Intimately understanding culture is key to reaching such an overview. The past five years of my life have been spent understanding how technology influences cultural behavior. Part of the designer’s role is to know how people engage with new platforms and different forms of entertainment and media.
We have to be masters of knowing TikTok versus Instagram or Twitter, or the differences between feed and reel. Only if you live and breathe that culture and people’s behavior can you choose the correct medium to execute your creative idea—whether that’s through video, a post, or a poster. Such ‘social listening’ is one of the most important tools in our kit.
BACK TO THE IDEA
But even more importantly, the design industry is in desperate need of more ideas people. Everything comes back to the idea, the creation point: What am I doing? Why am I doing it? What is the emotion I want to elicit?

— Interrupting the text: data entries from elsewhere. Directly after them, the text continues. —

--- src/rtl/mcv_front.sv ---
// Front end: accepts request beats, range-checks them and forms store addresses.
module mcv_front import mcv_pkg::*; (
	input  logic                    clk,
	input  logic                    arst_n,
	input  logic                    req_valid,
	output logic                    req_stall,
	input  logic [REQ_W-1:0]        req_type,
	input  logic [ROW_W-1:0]        row,
	input  logic [COL_W-1:0]        col,
	input  logic [CH_W-1:0]         channel,
	input  logic [FILT_W-1:0]       filter,
	input  logic signed [VAL_W-1:0] value,
	input  logic                    q_full,
	output logic                    push,
	output cmd_t                    push_cmd
);
	cmd_t        nxt;
	logic        keep;
	logic [31:0] r32, c32, ch32, f32;
	logic        cmd_v_s1;
	cmd_t        cmd_s1;

	assign r32  = 32'(row);
	assign c32  = 32'(col);
	assign ch32 = 32'(channel);
	assign f32  = 32'(filter);

	always_comb begin
		nxt      = '0;
		keep     = 1'b0;
		nxt.kind = req_type;
		nxt.data = DATA_WIDTH'(value);
		case (req_type)
			REQ_WR_IN: begin
				keep = (r32 < IN_DIM) && (c32 < IN_DIM) && (ch32 < NUM_CHANNELS);
				nxt.in_addr = IN_AW'((r32 * IN_DIM + c32) * NUM_CHANNELS + ch32);
			end
			REQ_WR_W: begin
				keep = (r32 < KERNEL_DIM) && (c32 < KERNEL_DIM) && (ch32 < NUM_CHANNELS)
					&& (f32 < NUM_FILTERS);
				nxt.w_addr = W_AW'(((r32 * KERNEL_DIM + c32) * NUM_CHANNELS + ch32)
					* NUM_FILTERS + f32);
			end
			REQ_WR_B: begin
				keep = (f32 < NUM_FILTERS);
				nxt.filt = F_AW'(filter);
			end
			REQ_RD: begin
				keep = (r32 < OUT_DIM) && (c32 < OUT_DIM) && (f32 < NUM_FILTERS);
				nxt.in_addr = IN_AW'((r32 * STEP * IN_DIM + c32 * STEP) * NUM_CHANNELS);
				nxt.w_addr = W_AW'(filter);
				nxt.filt = F_AW'(filter);
			end
			default: begin
				keep = 1'b0;
			end
		endcase
	end

	assign req_stall = cmd_v_s1 && q_full;
	assign push      = cmd_v_s1 && !q_full;
	assign push_cmd  = cmd_s1;

	always_ff @(posedge clk or negedge arst_n) begin
		if (!arst_n) begin
			cmd_v_s1 <= 1'b0;
		end else if (req_valid && !req_stall) begin
			cmd_v_s1 <= keep;
		end else if (push) begin
			cmd_v_s1 <= 1'b0;
		end
	end

	always_ff @(posedge clk) begin
		if (req_valid && !req_stall) begin
			cmd_s1 <= nxt;
		end
	end
endmodule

The act of execution is so much easier: There are free fonts, templates, and mockups—we all know we can make things look good. But is a design effective? Does it tell a story? Everyone can be a graphic designer these days, but not everyone can be Milton Glaser or Jessica Walsh.

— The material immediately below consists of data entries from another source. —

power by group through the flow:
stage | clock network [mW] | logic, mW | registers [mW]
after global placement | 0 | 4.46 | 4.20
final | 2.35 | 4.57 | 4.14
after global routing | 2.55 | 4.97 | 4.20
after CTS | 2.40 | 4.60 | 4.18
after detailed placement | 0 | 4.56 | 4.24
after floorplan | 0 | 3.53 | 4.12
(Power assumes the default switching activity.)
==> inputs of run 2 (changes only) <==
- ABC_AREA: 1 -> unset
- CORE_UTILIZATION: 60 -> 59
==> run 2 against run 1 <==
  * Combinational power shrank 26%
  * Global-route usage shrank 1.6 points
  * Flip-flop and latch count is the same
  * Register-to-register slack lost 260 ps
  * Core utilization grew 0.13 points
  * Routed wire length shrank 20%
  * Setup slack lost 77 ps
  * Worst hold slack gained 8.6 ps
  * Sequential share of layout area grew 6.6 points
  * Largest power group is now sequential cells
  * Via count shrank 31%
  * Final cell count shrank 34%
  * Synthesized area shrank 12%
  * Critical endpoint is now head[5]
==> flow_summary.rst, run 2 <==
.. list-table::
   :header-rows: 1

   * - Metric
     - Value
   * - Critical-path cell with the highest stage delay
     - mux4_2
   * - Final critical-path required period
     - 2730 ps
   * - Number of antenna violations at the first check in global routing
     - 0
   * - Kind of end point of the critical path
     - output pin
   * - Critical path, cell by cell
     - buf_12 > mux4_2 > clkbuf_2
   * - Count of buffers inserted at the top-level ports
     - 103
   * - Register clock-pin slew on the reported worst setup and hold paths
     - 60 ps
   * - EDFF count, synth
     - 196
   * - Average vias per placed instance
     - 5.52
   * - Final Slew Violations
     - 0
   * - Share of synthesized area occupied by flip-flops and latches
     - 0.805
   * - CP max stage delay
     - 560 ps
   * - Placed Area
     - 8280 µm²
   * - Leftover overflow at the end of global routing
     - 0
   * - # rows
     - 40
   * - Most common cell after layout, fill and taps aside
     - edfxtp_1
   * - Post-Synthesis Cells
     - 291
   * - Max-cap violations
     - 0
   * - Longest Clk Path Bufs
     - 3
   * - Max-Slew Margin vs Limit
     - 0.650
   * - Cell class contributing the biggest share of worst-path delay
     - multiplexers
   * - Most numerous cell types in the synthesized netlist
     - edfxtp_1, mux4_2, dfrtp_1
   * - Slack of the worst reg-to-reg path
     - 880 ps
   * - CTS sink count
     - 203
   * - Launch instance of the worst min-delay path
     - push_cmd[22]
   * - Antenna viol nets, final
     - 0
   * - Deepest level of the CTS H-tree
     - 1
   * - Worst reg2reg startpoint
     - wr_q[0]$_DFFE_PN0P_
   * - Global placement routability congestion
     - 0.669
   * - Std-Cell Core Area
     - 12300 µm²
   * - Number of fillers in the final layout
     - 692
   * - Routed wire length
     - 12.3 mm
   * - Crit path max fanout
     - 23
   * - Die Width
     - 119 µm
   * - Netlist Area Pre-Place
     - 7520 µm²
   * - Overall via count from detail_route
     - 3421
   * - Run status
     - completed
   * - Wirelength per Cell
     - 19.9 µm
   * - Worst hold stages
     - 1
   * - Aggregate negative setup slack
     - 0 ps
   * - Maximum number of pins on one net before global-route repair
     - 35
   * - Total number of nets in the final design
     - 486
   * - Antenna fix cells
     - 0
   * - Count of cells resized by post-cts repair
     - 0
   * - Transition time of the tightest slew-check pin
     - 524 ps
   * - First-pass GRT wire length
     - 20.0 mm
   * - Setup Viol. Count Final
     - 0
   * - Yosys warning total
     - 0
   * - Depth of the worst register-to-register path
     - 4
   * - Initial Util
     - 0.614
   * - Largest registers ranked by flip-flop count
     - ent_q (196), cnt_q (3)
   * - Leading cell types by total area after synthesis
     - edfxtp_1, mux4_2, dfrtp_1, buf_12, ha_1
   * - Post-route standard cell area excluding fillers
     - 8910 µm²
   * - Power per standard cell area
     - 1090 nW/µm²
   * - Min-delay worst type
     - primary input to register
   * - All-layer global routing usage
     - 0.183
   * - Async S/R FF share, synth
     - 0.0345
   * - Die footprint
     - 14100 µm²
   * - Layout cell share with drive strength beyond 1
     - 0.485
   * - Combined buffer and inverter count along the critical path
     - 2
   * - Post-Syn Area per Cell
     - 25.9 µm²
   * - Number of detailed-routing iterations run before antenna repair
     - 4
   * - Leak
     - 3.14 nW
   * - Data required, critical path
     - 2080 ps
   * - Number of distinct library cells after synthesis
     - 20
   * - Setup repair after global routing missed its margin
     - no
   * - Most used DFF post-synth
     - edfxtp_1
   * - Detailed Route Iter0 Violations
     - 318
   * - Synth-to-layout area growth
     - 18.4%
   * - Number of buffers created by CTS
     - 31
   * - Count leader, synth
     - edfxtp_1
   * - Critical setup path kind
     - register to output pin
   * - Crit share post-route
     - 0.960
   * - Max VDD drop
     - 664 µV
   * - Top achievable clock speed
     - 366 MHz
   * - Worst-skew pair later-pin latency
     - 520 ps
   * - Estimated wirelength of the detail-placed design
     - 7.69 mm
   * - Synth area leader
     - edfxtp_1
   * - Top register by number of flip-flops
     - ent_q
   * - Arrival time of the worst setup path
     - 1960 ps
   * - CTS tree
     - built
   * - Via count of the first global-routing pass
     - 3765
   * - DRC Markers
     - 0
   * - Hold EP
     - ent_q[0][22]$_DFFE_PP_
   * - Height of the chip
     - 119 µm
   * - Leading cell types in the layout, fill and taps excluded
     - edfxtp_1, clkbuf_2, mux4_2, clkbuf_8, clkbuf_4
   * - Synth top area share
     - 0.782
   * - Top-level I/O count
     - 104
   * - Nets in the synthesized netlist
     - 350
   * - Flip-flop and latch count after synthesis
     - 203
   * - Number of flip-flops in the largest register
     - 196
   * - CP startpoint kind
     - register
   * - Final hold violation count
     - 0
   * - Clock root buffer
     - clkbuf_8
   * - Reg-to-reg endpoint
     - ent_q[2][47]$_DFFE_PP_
`src/hw/rtl/insertion_sort_engine_assert.svh`:
```
// Assertion macros used by the sort engine top module.
`ifndef INSERTION_SORT_ENGINE_ASSERT_SVH
`define INSERTION_SORT_ENGINE_ASSERT_SVH

// Consequent must hold in the same cycle as the antecedent.
`define ISE_ASSERT_NOW(lbl, ante, cons, msg) \
    lbl: assert property (@(posedge clk) disable iff (!rst_n) (ante) |-> (cons)) \
        else $error(msg);

// Consequent must hold in the cycle after the antecedent.
`define ISE_ASSERT_NEXT(lbl, ante, cons, msg) \
    lbl: assert property (@(posedge clk) disable iff (!rst_n) (ante) |=> (cons)) \
        else $error(msg);

`endif

```
`src/hw/rtl/ise_pkg.sv`:
```
package ise_pkg;

    localparam int unsigned DATA_W = 32;

    // Commands from the controller to the datapath.
    typedef struct packed {
        logic load_in;    // capture value and last, pos = count
        logic set_drop;   // store full, flag overflow
        logic read_prev;  // read entry pos-1
        logic shift;      // write read entry at pos, pos--
        logic read_next;  // read entry pos-2 (after a shift)
        logic place;      // write value at pos, count++
        logic rd_issue;   // read entry k for readout
        logic rd_load;    // load output register, k++
        logic clear;      // end of run: count, dropped, k to zero
    } ise_cmd_t;

    // Status from the datapath to the controller.
    typedef struct packed {
        logic full;
        logic cnt_zero;
        logic gt;         // read entry strictly greater than value
        logic pos_one;
        logic rd_last;    // entry k is the final one of the run
        logic last;
        logic out_free;
    } ise_sts_t;

endpackage

```
`src/hw/rtl/insertion_sort_engine.sv`:
```
// Insertion sort engine for runs of signed 32-bit values.
// Input channel (in_valid/in_ready, value, last): one request per value; the
// request with last set closes the run. Output channel (out_valid/out_ready,
// sorted_value, last_res, overflow): the run in ascending order, last_res on
// the final value, overflow on every value of a run that lost values because
// the store of DEPTH entries was full. Equal values leave in arrival order.
// Insertion moves the stored entries greater than the value (at most DEPTH-1)
// up by one place, one entry per cycle, since the store is single-port; a
// value that finds the store empty or full is placed or dropped with no shift.
// in_ready is high only while no value is being inserted or read out.
// Readout reads each result from the store, then loads it into the output
// register.
// A stalled receiver holds the output register and pauses the readout; the
// next run's first request is accepted while the final result still waits.
// Reset clears the entry count and the overflow flag; store contents stay
// undefined and are never read before written, so no clearing pass runs.
module insertion_sort_engine #(
    parameter int unsigned DEPTH = 64
) (
    input  logic                               clk,
    input  logic                               rst_n,
    input  logic                               in_valid,
    output logic                               in_ready,
    input  logic signed [ise_pkg::DATA_W-1:0]  value,
    input  logic                               last,
    output logic                               out_valid,
    input  logic                               out_ready,
    output logic signed [ise_pkg::DATA_W-1:0]  sorted_value,
    output logic                               last_res,
    output logic                               overflow
);

    ise_pkg::ise_cmd_t cmd;
    ise_pkg::ise_sts_t sts;

    ise_ctrl u_ctrl (
        .clk      (clk),
        .rst_n    (rst_n),
        .in_valid (in_valid),
        .in_ready (in_ready),
        .sts      (sts),
        .cmd      (cmd)
    );

    ise_dp #(
        .DEPTH (DEPTH)
    ) u_dp (
        .clk          (clk),
        .rst_n        (rst_n),
        .cmd          (cmd),
        .sts          (sts),
        .value        (value),
        .last         (last),
        .out_valid    (out_valid),
        .out_ready    (out_ready),
        .sorted_value (sorted_value),
        .last_res     (last_res),
        .overflow     (overflow)
    );

`include "insertion_sort_engine_assert.svh"

    `ISE_ASSERT_NOW(a_no_write_when_full, cmd.place, !sts.full, "store written past depth")
    `ISE_ASSERT_NOW(a_final_clears, cmd.rd_load && sts.rd_last, cmd.clear,
        "final readout did not clear the run")
    `ISE_ASSERT_NOW(a_shift_needs_greater, cmd.shift, sts.gt && !cmd.place,
        "shift without a greater entry")
    `ISE_ASSERT_NEXT(a_busy_after_accept, in_valid && in_ready, !in_ready,
        "request accepted while previous insertion pending")

endmodule

```
`src/hw/rtl/ise_ctrl.sv`:
```
module ise_ctrl (
    input  logic              clk,
    input  logic              rst_n,
    input  logic              in_valid,
    output logic              in_ready,
    input  ise_pkg::ise_sts_t sts,
    output ise_pkg::ise_cmd_t cmd
);

    localparam logic [2:0] S_IDLE     = 3'd0;
    localparam logic [2:0] S_CHECK    = 3'd1;
    localparam logic [2:0] S_SHIFT    = 3'd2;
    localparam logic [2:0] S_PLACE    = 3'd3;
    localparam logic [2:0] S_RD_ISSUE = 3'd4;
    localparam logic [2:0] S_RD_LOAD  = 3'd5;

    logic [2:0] state_reg;
    logic [2:0] state_next;
    logic [2:0] after_insert;

    assign in_ready     = (state_reg == S_IDLE);
    assign after_insert = sts.last ? S_RD_ISSUE : S_IDLE;

    always_comb
    begin
        state_next = state_reg;
        cmd        = '0;
        unique case (state_reg)
            S_IDLE:
            begin
                if (in_valid)
                begin
                    cmd.load_in = 1'b1;
                    state_next  = S_CHECK;
                end
            end
            S_CHECK:
            begin
                if (sts.full)
                begin
                    cmd.set_drop = 1'b1;
                    state_next   = after_insert;
                end
                else if (sts.cnt_zero)
                begin
                    cmd.place  = 1'b1;
                    state_next = after_insert;
                end
                else
                begin
                    cmd.read_prev = 1'b1;
                    state_next    = S_SHIFT;
                end
            end
            S_SHIFT:
            begin
                if (sts.gt)
                begin
                    cmd.shift = 1'b1;
                    if (sts.pos_one)
                    begin
                        state_next = S_PLACE;
                    end
                    else
                    begin
                        cmd.read_next = 1'b1;
                    end
                end
                else
                begin
                    cmd.place  = 1'b1;
                    state_next = after_insert;
                end
            end
            S_PLACE:
            begin
                cmd.place  = 1'b1;
                state_next = after_insert;
            end
            S_RD_ISSUE:
            begin
                // hold the read until the output register can take it
                if (sts.out_free)
                begin
                    cmd.rd_issue = 1'b1;
                    state_next   = S_RD_LOAD;
                end
            end
            S_RD_LOAD:
            begin
                cmd.rd_load = 1'b1;
                if (sts.rd_last)
                begin
                    cmd.clear  = 1'b1;
                    state_next = S_IDLE;
                end
                else
                begin
                    state_next = S_RD_ISSUE;
                end
            end
            default:
            begin
                state_next = S_IDLE;
            end
        endcase
    end

    always_ff @(posedge clk or negedge rst_n)
    begin
        if (!rst_n)
        begin
            state_reg <= S_IDLE;
        end
        else
        begin
            state_reg <= state_next;
        end
    end

endmodule

```
`src/hw/rtl/ise_dp.sv`:
```
module ise_dp #(
    parameter int unsigned DEPTH = 64
) (
    input  logic                               clk,
    input  logic                               rst_n,
    input  ise_pkg::ise_cmd_t                  cmd,
    output ise_pkg::ise_sts_t                  sts,
    input  logic signed [ise_pkg::DATA_W-1:0]  value,
    input  logic                               last,
    output logic                               out_valid,
    input  logic                               out_ready,
    output logic signed [ise_pkg::DATA_W-1:0]  sorted_value,
    output logic                               last_res,
    output logic                               overflow
);

    localparam int unsigned IW = $clog2(DEPTH);
    localparam int unsigned CW = $clog2(DEPTH + 1);

    logic [ise_pkg::DATA_W-1:0]        mem [DEPTH];
    logic signed [ise_pkg::DATA_W-1:0] rdata_reg;
    logic signed [ise_pkg::DATA_W-1:0] value_reg;
    logic                              last_reg;
    logic [CW-1:0]                     pos_reg;
    logic [CW-1:0]                     count_reg;
    logic                              dropped_reg;
    logic [IW-1:0]                     k_reg;
    logic                              out_valid_reg;
    logic signed [ise_pkg::DATA_W-1:0] out_value_reg;
    logic                              out_last_reg;
    logic                              out_ovf_reg;

    logic                              mem_we;
    logic [ise_pkg::DATA_W-1:0]        mem_wdata;
    logic                              mem_re;
    logic [IW-1:0]                     mem_raddr;
    logic [CW-1:0]                     pos_m1;
    logic [CW-1:0]                     pos_m2;

    assign pos_m1    = pos_reg - CW'(1);
    assign pos_m2    = pos_reg - CW'(2);
    assign mem_we    = cmd.shift | cmd.place;
    assign mem_wdata = cmd.shift ? rdata_reg : value_reg;
    assign mem_re    = cmd.read_prev | cmd.read_next | cmd.rd_issue;

    always_comb
    begin
        if (cmd.rd_issue)
        begin
            mem_raddr = k_reg;
        end
        else if (cmd.read_next)
        begin
            mem_raddr = pos_m2[IW-1:0];
        end
        else
        begin
            mem_raddr = pos_m1[IW-1:0];
        end
    end

    always_ff @(posedge clk)
    begin
        if (mem_we)
        begin
            mem[pos_reg[IW-1:0]] <= mem_wdata;
        end
        if (mem_re)
        begin
            rdata_reg <= mem[mem_raddr];
        end
    end

    always_ff @(posedge clk)
    begin
        if (cmd.load_in)
        begin
            value_reg <= value;
            last_reg  <= last;
        end
        if (cmd.rd_load)
        begin
            out_value_reg <= rdata_reg;
            out_last_reg  <= sts.rd_last;
            out_ovf_reg   <= dropped_reg;
        end
    end

    always_ff @(posedge clk or negedge rst_n)
    begin
        if (!rst_n)
        begin
            pos_reg       <= '0;
            count_reg     <= '0;
            dropped_reg   <= 1'b0;
            k_reg         <= '0;
            out_valid_reg <= 1'b0;
        end
        else
        begin
            if (cmd.load_in)
            begin
                pos_reg <= count_reg;
            end
            else if (cmd.shift)
            begin
                pos_reg <= pos_m1;
            end
            if (cmd.clear)
            begin
                count_reg   <= '0;
                dropped_reg <= 1'b0;
                k_reg       <= '0;
            end
            else
            begin
                if (cmd.place)
                begin
                    count_reg <= count_reg + CW'(1);
                end
                if (cmd.set_drop)
                begin
                    dropped_reg <= 1'b1;
                end
                if (cmd.rd_load)
                begin
                    k_reg <= k_reg + IW'(1);
                end
            end
            if (cmd.rd_load)
            begin
                out_valid_reg <= 1'b1;
            end
            else if (out_ready)
            begin
                out_valid_reg <= 1'b0;
            end
        end
    end

    assign sts.full     = (count_reg == CW'(DEPTH));
    assign sts.cnt_zero = (count_reg == '0);
    assign sts.gt       = (rdata_reg > value_reg);
    assign sts.pos_one  = (pos_reg == CW'(1));
    assign sts.rd_last  = ((CW'(k_reg) + CW'(1)) == count_reg);
    assign sts.last     = last_reg;
    assign sts.out_free = !out_valid_reg || out_ready;

    assign out_valid    = out_valid_reg;
    assign sorted_value = out_value_reg;
    assign last_res     = out_last_reg;
    assign overflow     = out_ovf_reg;

endmodule

```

Our industry is recalibrating around creatives, hopefully empowering them to take ownership of their voice. But the post-advertising era designer needs to lean into culture and actively inhale inspiration. Read, watch, travel, get out of your sphere and experience. You don’t need to think too much about traditional career paths, but you must be willing to work at it.
HOW TO BE AN IMPACTFUL GRAPHIC DESIGNER TODAY
You can be taught how to be an amazing art director, or even a ‘designer’ who crafts visual design and communication. But what you can’t be taught is how to latch onto an insight and creatively manifest it into something unique.
So, to today’s designers, I advise you to embrace the complexity of it all: the platforms, technology, touchpoints, and culture. The best in the business do this, the Collins-es or the Dixon Baxi-s of the world.
In a way, we have come full circle. There has always been a cyclical nature to this business of ours—from the rise of the specialist to the dominance of the multi-disciplinary agency. Maybe it’s time to think back a step further, to the original creative, Leonardo Da Vinci. He valued the idea above all else—it is an aspiration more timely and important than ever.